Scientific classification
- Kingdom: Animalia
- Phylum: Arthropoda
- Clade: Pancrustacea
- Class: Insecta
- Order: Odonata
- Suborder: Zygoptera
- Family: Platycnemididae
- Genus: Caconeura
- Species: C. ramburi
- Binomial name: Caconeura ramburi (Fraser, 1922)
- Synonyms: Indoneura ramburi Fraser, 1922;

= Caconeura ramburi =

- Genus: Caconeura
- Species: ramburi
- Authority: (Fraser, 1922)
- Conservation status: DD
- Synonyms: Indoneura ramburi Fraser, 1922

Species of damselfly

Caconeura ramburi is a damselfly species in the family Platycnemididae. It is commonly known as the Coorg Bambootail or Indian blue bambootail. It is endemic to the Western Ghats.

==Description and habitat==
It is a medium-sized damselfly with black-capped blue eyes. Its thorax is black on dorsum and azure blue on the sides. There is a very narrow azure blue antehumeral stripe and a narrow black stripe on the postero-lateral suture on each side. Wings are transparent with black, diamond shaped pterostigma. Abdomen is black with azure blue stripes on segment 1 and 2. Segment 3 to 7 have broad basal rings in azure blue.

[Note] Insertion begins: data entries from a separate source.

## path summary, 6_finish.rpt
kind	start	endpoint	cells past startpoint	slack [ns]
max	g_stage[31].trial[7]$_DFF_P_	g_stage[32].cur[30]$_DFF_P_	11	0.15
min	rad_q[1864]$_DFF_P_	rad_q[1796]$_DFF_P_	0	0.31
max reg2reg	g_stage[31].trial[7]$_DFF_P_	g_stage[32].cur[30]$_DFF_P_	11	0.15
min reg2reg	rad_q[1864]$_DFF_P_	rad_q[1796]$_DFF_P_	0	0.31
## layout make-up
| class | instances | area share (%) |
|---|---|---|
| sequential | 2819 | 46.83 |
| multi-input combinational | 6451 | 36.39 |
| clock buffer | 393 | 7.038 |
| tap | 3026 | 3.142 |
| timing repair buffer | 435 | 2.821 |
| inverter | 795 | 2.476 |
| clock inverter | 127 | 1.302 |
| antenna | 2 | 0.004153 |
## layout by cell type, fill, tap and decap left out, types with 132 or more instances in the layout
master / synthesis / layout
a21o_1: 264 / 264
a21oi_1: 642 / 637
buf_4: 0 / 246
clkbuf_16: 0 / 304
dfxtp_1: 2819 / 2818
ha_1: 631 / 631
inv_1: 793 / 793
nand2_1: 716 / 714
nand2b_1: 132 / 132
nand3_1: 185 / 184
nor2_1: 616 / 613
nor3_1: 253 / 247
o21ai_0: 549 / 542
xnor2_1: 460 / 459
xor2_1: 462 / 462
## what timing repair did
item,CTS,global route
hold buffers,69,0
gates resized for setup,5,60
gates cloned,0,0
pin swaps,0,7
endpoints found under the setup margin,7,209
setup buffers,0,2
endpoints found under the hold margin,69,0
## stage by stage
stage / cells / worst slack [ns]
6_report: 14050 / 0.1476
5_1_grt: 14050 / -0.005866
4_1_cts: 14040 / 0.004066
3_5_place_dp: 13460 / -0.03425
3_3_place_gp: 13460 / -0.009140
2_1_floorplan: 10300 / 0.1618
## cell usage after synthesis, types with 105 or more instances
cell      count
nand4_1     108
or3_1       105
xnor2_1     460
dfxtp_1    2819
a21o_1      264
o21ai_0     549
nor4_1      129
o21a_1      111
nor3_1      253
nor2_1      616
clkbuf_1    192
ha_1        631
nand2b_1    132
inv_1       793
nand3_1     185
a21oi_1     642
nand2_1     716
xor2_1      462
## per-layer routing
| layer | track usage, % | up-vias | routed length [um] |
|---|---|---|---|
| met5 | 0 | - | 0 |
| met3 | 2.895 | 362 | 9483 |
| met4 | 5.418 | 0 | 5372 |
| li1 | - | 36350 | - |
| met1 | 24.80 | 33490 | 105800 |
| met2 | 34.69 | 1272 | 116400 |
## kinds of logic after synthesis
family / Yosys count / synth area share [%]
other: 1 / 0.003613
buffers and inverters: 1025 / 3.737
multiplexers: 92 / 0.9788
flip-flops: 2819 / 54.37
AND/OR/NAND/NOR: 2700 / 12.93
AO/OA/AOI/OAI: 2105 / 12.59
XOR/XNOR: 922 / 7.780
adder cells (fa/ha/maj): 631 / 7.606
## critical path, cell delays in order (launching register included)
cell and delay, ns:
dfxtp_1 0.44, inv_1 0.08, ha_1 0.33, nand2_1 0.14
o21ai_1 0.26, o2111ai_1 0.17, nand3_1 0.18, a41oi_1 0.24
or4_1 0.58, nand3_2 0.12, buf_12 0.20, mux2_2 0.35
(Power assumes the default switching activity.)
File: config.mk
export PLATFORM = sky130hd
export DESIGN_NAME = line_sensor_pid_steering_core_flat
export DESIGN_NICKNAME = d
export VERILOG_FILES = /design/src/design/lsps_pkg.sv /design/src/design/lsps_sensor_if.sv /design/src/design/lsps_drive_if.sv /design/src/design/line_sensor_pid_steering_core.sv /design/src/flat_wrapper.sv
export SDC_FILE = /design/constraint.sdc
export NUM_CORES = 1
export LEC_CHECK = 0
export ABC_AREA = 1
export ABC_CLOCK_PERIOD_IN_PS = 16510
export BUFFER_PORTS_ARGS = -buffer_cell sky130_fd_sc_hd__buf_2
export CAP_MARGIN = 10
export CELL_PAD_IN_SITES_DETAIL_PLACEMENT = 1
export CELL_PAD_IN_SITES_GLOBAL_PLACEMENT = 1
export CORE_ASPECT_RATIO = 0.7
export CORE_MARGIN = 3
export CORE_UTILIZATION = 38
export DETAILED_ROUTE_END_ITERATION = 8
export PLACE_DENSITY_LB_ADDON = 0.1
export REMOVE_ABC_BUFFERS = 1
export SLEW_MARGIN = 15
export SYNTH_ARGS = -nofsm -noshare
export SYNTH_HDL_FRONTEND = slang
export SYNTH_SLANG_ARGS = --single-unit
File: constraint.sdc
create_clock -name clk -period 16.51 [get_ports clk]
set_clock_uncertainty 0.2 [all_clocks]
set_input_delay 0 -clock clk [delete_from_list [all_inputs] [get_ports clk]]
set_output_delay 0 -clock clk [all_outputs]
set_load 0.01 [all_outputs]
==> src/sv/tts_pkg.sv <==
// Shared types, constants and Q16.16 helpers for the tridiagonal solver.
// Used by every module of the block except tts_ram; depends on nothing.
package tts_pkg;

  localparam int MAX_ROWS_DEF = 64;
  localparam int ROW_W        = 6;
  localparam int DIV_STEPS    = 48;
  localparam int DIV_CNT_W    = 6;

  typedef logic signed [31:0] q_t;

  localparam q_t Q_MAX = 32'sh7FFF_FFFF;
  localparam q_t Q_MIN = 32'sh8000_0000;

  // One row word as it travels from the front to the engine.
  typedef struct packed {
    q_t               diag;
    q_t               lower;
    q_t               upper;
    q_t               rhs;
    logic [ROW_W-1:0] idx;
    logic             first;
    logic             last;
  } tts_row_t;

  // One result word.
  typedef struct packed {
    logic [ROW_W-1:0] row_index;
    q_t               solution;
    logic             pivot_error;
    logic             result_last;
  } tts_res_t;

  function automatic q_t sat_q(input logic signed [63:0] v);
    if (v > 64'sd2147483647) begin
      return Q_MAX;
    end else if (v < -64'sd2147483648) begin
      return Q_MIN;
    end
    return q_t'(v[31:0]);
  endfunction

  // The arithmetic shift rounds toward minus infinity.
  function automatic q_t qmul_fix(input logic signed [63:0] p);
    logic signed [63:0] s;
    s = p >>> 16;
    return sat_q(s);
  endfunction

  function automatic q_t qsub(input q_t a, input q_t b);
    logic signed [63:0] d;
    d = $signed({{32{a[31]}}, a}) - $signed({{32{b[31]}}, b});
    return sat_q(d);
  endfunction

endpackage

==> src/sv/tts_outq.sv <==
// Two-word result queue between the engine and the result ports.
// Depends on tts_pkg.
module tts_outq import tts_pkg::*; (
  input  logic     clk,
  input  logic     rst_n,
  input  logic     res_push,
  input  tts_res_t res_word,
  output logic     res_full,
  input  logic     pop,
  output logic     empty,
  output tts_res_t head
);

  tts_res_t   slot_r [2];
  logic       wp_r;
  logic       rp_r;
  logic [1:0] fill_r;
  logic       acc;
  logic       take;

  assign res_full = fill_r == 2'd2;
  assign empty    = fill_r == 2'd0;
  assign head     = slot_r[rp_r];
  assign acc      = res_push && !res_full;
  assign take     = pop && !empty;

  always_ff @(posedge clk) begin
    if (acc) begin
      slot_r[wp_r] <= res_word;
    end
  end

  always_ff @(posedge clk) begin
    if (!rst_n) begin
      wp_r   <= 1'b0;
      rp_r   <= 1'b0;
      fill_r <= 2'd0;
    end else begin
      if (acc) begin
        wp_r <= ~wp_r;
      end
      if (take) begin
        rp_r <= ~rp_r;
      end
      fill_r <= fill_r + 2'(acc) - 2'(take);
    end
  end

endmodule

==> config.mk <==
export PLATFORM = sky130hd
export DESIGN_NAME = tts_outq
export DESIGN_NICKNAME = d
export VERILOG_FILES = /design/src/sv/tts_pkg.sv /design/src/sv/tts_outq.sv
export SDC_FILE = /design/constraint.sdc
export NUM_CORES = 1
export LEC_CHECK = 0
export ABC_AREA = 1
export BUFFER_PORTS_ARGS = -buffer_cell sky130_fd_sc_hd__buf_2
export CAP_MARGIN = 15
export CORE_MARGIN = 5
export CORE_UTILIZATION = 35
export CTS_CLUSTER_SIZE = 8
export DETAILED_ROUTE_END_ITERATION = 6
export HOLD_SLACK_MARGIN = 0.03
export PLACE_DENSITY = 0.65
export SYNTH_ARGS = -nofsm -noshare
export SYNTH_HDL_FRONTEND = slang
export SYNTH_SLANG_ARGS = --single-unit
==> constraint.sdc <==
create_clock -name clk -period 4.08 [get_ports clk]
set_input_delay 0.408 -clock clk [delete_from_list [all_inputs] [get_ports clk]]
set_output_delay 0.408 -clock clk [all_outputs]
set_load 0.05 [all_outputs]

Segments 8 to 10 are azure blue on dorsum, with black basal annules. The lateral side of segment 10 is black. Female is similar to the male; but the markings more greenish-blue or even yellow, except in very old specimens.

It is larger and more slender insect than Caconeura gomphoides and breeding at a lower altitude. The broad blue basal
annules will help to distinguish it. The larger size, differently shaped pterostigma, the absence of a ventral spine on the base of the superior appendages, and the underside of the head entirely black, will help to distinguish it from Caconeura risi.

It breeds in forest streams. Commonly found perched on riparian vegetation along shaded streams.